Additionally, if you get an electric kiln, I suggest the Evenheat, though we have not used one (we have a Sugar Creek which has since gone out of business, but it is a very similar build to the Evenheat). We have fits with our Paragon and uneven/overheating due to radiant heat transfer and its design. We only use it for shorter knives and only if they are foil wrapped, which are very few indeed. For kitchen knife lengths it will overheat the knife tips very badly, making the most fragile part of the knife brittle. The small interior space, the locations of the coils, and the location of the thermocouple near the door really don't give you the precision and heat evenness that is ideal or I would even say necessary.

Salts of course are the best since they have evenness, avoid decarb, etc. but making molten lava a part of your everyday life is not a light decision.

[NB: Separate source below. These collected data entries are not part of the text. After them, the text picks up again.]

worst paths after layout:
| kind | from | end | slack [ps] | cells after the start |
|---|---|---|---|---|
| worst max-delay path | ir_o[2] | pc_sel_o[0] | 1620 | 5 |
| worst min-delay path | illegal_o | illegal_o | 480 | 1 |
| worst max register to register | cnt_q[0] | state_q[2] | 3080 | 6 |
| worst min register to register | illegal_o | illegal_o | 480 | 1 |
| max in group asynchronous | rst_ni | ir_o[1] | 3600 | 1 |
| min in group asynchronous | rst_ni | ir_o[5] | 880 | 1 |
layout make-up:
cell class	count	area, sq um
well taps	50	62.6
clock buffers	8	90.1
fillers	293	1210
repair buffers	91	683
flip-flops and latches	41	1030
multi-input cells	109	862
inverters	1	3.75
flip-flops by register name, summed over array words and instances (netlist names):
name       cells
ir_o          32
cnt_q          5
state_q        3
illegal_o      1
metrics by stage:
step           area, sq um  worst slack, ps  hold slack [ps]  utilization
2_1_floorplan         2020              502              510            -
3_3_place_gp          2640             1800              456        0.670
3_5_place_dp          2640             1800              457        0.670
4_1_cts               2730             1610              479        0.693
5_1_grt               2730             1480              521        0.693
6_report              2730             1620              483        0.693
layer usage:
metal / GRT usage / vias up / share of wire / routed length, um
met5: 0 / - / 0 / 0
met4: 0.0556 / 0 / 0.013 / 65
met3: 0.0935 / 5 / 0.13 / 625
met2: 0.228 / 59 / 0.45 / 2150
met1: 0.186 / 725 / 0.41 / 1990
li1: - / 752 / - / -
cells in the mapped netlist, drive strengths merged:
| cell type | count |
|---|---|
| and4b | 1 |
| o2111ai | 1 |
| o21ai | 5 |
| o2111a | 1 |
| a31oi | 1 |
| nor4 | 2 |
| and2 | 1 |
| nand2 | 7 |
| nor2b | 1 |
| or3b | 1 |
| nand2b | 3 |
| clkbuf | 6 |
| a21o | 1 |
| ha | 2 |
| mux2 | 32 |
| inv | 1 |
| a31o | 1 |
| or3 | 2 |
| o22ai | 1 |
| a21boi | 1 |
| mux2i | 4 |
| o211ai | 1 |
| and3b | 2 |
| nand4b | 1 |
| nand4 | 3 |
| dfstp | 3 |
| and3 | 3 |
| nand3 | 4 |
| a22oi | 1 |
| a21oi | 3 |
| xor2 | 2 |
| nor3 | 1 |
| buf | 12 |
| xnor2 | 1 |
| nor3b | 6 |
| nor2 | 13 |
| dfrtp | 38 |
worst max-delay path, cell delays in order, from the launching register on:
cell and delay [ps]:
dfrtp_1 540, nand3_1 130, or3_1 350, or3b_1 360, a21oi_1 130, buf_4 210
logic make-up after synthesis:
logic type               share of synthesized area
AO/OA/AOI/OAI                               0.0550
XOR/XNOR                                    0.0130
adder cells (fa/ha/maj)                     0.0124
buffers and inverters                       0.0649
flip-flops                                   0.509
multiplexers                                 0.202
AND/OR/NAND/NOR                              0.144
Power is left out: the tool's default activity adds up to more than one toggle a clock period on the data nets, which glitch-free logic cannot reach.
**src/rtl/mm_result_collector.sv**
```systemverilog
// Collects the word-serial Montgomery S output and streams the K-bit result on valid/ready.
// Define MM_FINAL_SUB_EN to add the final conditional subtraction (S >= M ? S-M : S).
module mm_result_collector #(
  parameter int K          = 1024,
  parameter int W          = 16,
  parameter int SAMPLE_GAP = W/2-1,
  parameter int START_LAT  = 527
) (
  input  logic         CLK,
  input  logic         RST,
  input  logic         START,
  input  logic [W-1:0] M_IN,
  input  logic         M_VALID,
  input  logic [W-1:0] S_IN,
  output logic [W-1:0] OUT_DATA,
  output logic         OUT_VALID,
  input  logic         OUT_READY,
  output logic         OUT_LAST,
  output logic         BUSY,
  output logic         DONE
);
  localparam int NW = K/W+1;
  localparam int IW = $clog2(NW+1);
  localparam int GW = (SAMPLE_GAP > 1) ? $clog2(SAMPLE_GAP) : 1;
  localparam int LW = (START_LAT > 1) ? $clog2(START_LAT) : 1;

  localparam logic [IW-1:0] LAST_W   = IW'(NW-1);
  localparam logic [LW-1:0] LAT_INIT = LW'(START_LAT-1);
  localparam logic [GW-1:0] GAP_END  = GW'(SAMPLE_GAP-1);
`ifdef MM_FINAL_SUB_EN
  localparam logic [IW-1:0] LAST_OUT = IW'(NW-2);
  localparam logic [IW-1:0] NW_I     = IW'(NW);
  typedef enum logic [2:0] {IDLE, WAIT_LAT, CAPTURE, SUB, OUT} state_t;
`else
  localparam logic [IW-1:0] LAST_OUT = IW'(NW-1);
  typedef enum logic [2:0] {IDLE, WAIT_LAT, CAPTURE, OUT} state_t;
`endif

  state_t        state_reg;
  logic [LW-1:0] lat_cnt_reg;
  logic [GW-1:0] gap_cnt_reg;
  logic [IW-1:0] s_idx_reg;
  logic [IW-1:0] out_idx_reg;
  logic [W-1:0]  out_data_reg;
  logic          out_valid_reg;
  logic          out_last_reg;
  logic          busy_reg;
  logic          done_reg;

  logic [W-1:0]  s_buf [NW];
  logic          s_wr;
  logic          hs;
  logic [IW-1:0] ld_idx;
  logic [W-1:0]  ld_word;

`ifdef MM_FINAL_SUB_EN
  logic [IW-1:0] m_idx_reg;
  logic [IW-1:0] sub_idx_reg;
  logic          borrow_reg;
  logic          sel_d_reg;
  logic [W-1:0]  m_buf [NW];
  logic [W-1:0]  d_buf [NW];
  logic          m_wr;
  logic          d_wr;
  logic [W:0]    diff;

  assign m_wr = M_VALID && (m_idx_reg < NW_I) &&
                (state_reg == WAIT_LAT || state_reg == CAPTURE);
  assign d_wr = (state_reg == SUB);
  // Bit W of the widened difference is the borrow out of this word.
  assign diff = {1'b0, s_buf[sub_idx_reg]} - {1'b0, m_buf[sub_idx_reg]} - {{W{1'b0}}, borrow_reg};
`else
  logic unused_m;
  assign unused_m = ^{M_IN, M_VALID};
`endif

  always_comb begin
    s_wr = 1'b0;
    if (state_reg == WAIT_LAT && lat_cnt_reg == '0) s_wr = 1'b1;
    if (state_reg == CAPTURE && gap_cnt_reg == GAP_END) s_wr = 1'b1;
  end

  generate
    for (genvar gi = 0; gi < NW; gi++) begin : g_word
      logic [W-1:0] s_word_reg;
      always_ff @(posedge CLK or posedge RST) begin
        if (RST) s_word_reg <= '0;
        else if (s_wr && s_idx_reg == IW'(gi)) s_word_reg <= S_IN;
      end
      assign s_buf[gi] = s_word_reg;
`ifdef MM_FINAL_SUB_EN
      logic [W-1:0] m_word_reg;
      logic [W-1:0] d_word_reg;
      always_ff @(posedge CLK or posedge RST) begin
        if (RST) begin
          m_word_reg <= '0;
          d_word_reg <= '0;
        end else begin
          if (m_wr && m_idx_reg == IW'(gi)) m_word_reg <= M_IN;
          if (d_wr && sub_idx_reg == IW'(gi)) d_word_reg <= diff[W-1:0];
        end
      end
      assign m_buf[gi] = m_word_reg;
      assign d_buf[gi] = d_word_reg;
`endif
    end
  endgenerate

  // Next word to present: the following one on a handshake, else the current one.
  assign hs     = out_valid_reg && OUT_READY;
  assign ld_idx = hs ? out_idx_reg + IW'(1) : out_idx_reg;
`ifdef MM_FINAL_SUB_EN
  assign ld_word = sel_d_reg ? d_buf[ld_idx] : s_buf[ld_idx];
`else
  assign ld_word = s_buf[ld_idx];
`endif

  always_ff @(posedge CLK or posedge RST) begin
    if (RST) begin
      state_reg     <= IDLE;
      lat_cnt_reg   <= '0;
      gap_cnt_reg   <= '0;
      s_idx_reg     <= '0;
      out_idx_reg   <= '0;
      out_data_reg  <= '0;
      out_valid_reg <= 1'b0;
      out_last_reg  <= 1'b0;
      busy_reg      <= 1'b0;
      done_reg      <= 1'b0;
`ifdef MM_FINAL_SUB_EN
      m_idx_reg     <= '0;
      sub_idx_reg   <= '0;
      borrow_reg    <= 1'b0;
      sel_d_reg     <= 1'b0;
`endif
    end else begin
      done_reg <= 1'b0;
`ifdef MM_FINAL_SUB_EN
      if (m_wr) m_idx_reg <= m_idx_reg + IW'(1);
`endif
      case (state_reg)
        IDLE: begin
          if (START) begin
            state_reg   <= WAIT_LAT;
            busy_reg    <= 1'b1;
            lat_cnt_reg <= LAT_INIT;
            s_idx_reg   <= '0;
`ifdef MM_FINAL_SUB_EN
            m_idx_reg   <= '0;
`endif
          end
        end
        WAIT_LAT: begin
          if (lat_cnt_reg == '0) begin
            state_reg   <= CAPTURE;
            s_idx_reg   <= IW'(1);
            gap_cnt_reg <= '0;
          end else begin
            lat_cnt_reg <= lat_cnt_reg - LW'(1);
          end
        end
        CAPTURE: begin
          if (gap_cnt_reg == GAP_END) begin
            gap_cnt_reg <= '0;
            s_idx_reg   <= s_idx_reg + IW'(1);
            if (s_idx_reg == LAST_W) begin
`ifdef MM_FINAL_SUB_EN
              state_reg   <= SUB;
              sub_idx_reg <= '0;
              borrow_reg  <= 1'b0;
`else
              state_reg   <= OUT;
              out_idx_reg <= '0;
`endif
            end
          end else begin
            gap_cnt_reg <= gap_cnt_reg + GW'(1);
          end
        end
`ifdef MM_FINAL_SUB_EN
        SUB: begin
          borrow_reg  <= diff[W];
          sub_idx_reg <= sub_idx_reg + IW'(1);
          if (sub_idx_reg == LAST_W) begin
            sel_d_reg   <= ~diff[W];
            state_reg   <= OUT;
            out_idx_reg <= '0;
          end
        end
`endif
        OUT: begin
          if (hs) begin
            if (out_last_reg) begin
              state_reg     <= IDLE;
              busy_reg      <= 1'b0;
              done_reg      <= 1'b1;
              out_valid_reg <= 1'b0;
              out_last_reg  <= 1'b0;
              out_data_reg  <= '0;
            end else begin
              out_idx_reg  <= ld_idx;
              out_data_reg <= ld_word;
              out_last_reg <= (ld_idx == LAST_OUT);
            end
          end else if (!out_valid_reg) begin
            out_valid_reg <= 1'b1;
            out_data_reg  <= ld_word;
            out_last_reg  <= (ld_idx == LAST_OUT);
          end
        end
        default: state_reg <= IDLE;
      endcase
    end
  end

  assign OUT_DATA  = out_data_reg;
  assign OUT_VALID = out_valid_reg;
  assign OUT_LAST  = out_last_reg;
  assign BUSY      = busy_reg;
  assign DONE      = done_reg;
endmodule

```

Best of luck and if I can be of help for specific questions feel free to send me a PM or email.

~Luke
 
Thank you for all of that info.
 
I see a couple of references here to O1 and its heat-treatment that I'd like to comment on;
First; It's not the source of heat, gas vs. electric, that is important, it is the quality, i.e. stable, uniform and suitable for the task at hand.
Second; The idea that you need a PhD in rocket surgery to successfully HT O1 is not true. If a competent person HTs O1 and 1080 to a good, conscientious standard, but using low-tec, whether it is "optimal" or "unlocking the true potential" of the O1 or not, the O1 will likely out perform the 1080, because even if the critical temperature is held only a limited time, there will still be enough alloying elements in solution to improve the performance of the steel.
I'm not trying to be quarrelsome, just speaking from my own, first hand experience of metalwork (not from something I read on a website).
 
I respectfully have to say that I'm much happier with my 1084 blades heat treated in my Evenheat than with the O1 I've heat treated in my forge. Your mileage may vary.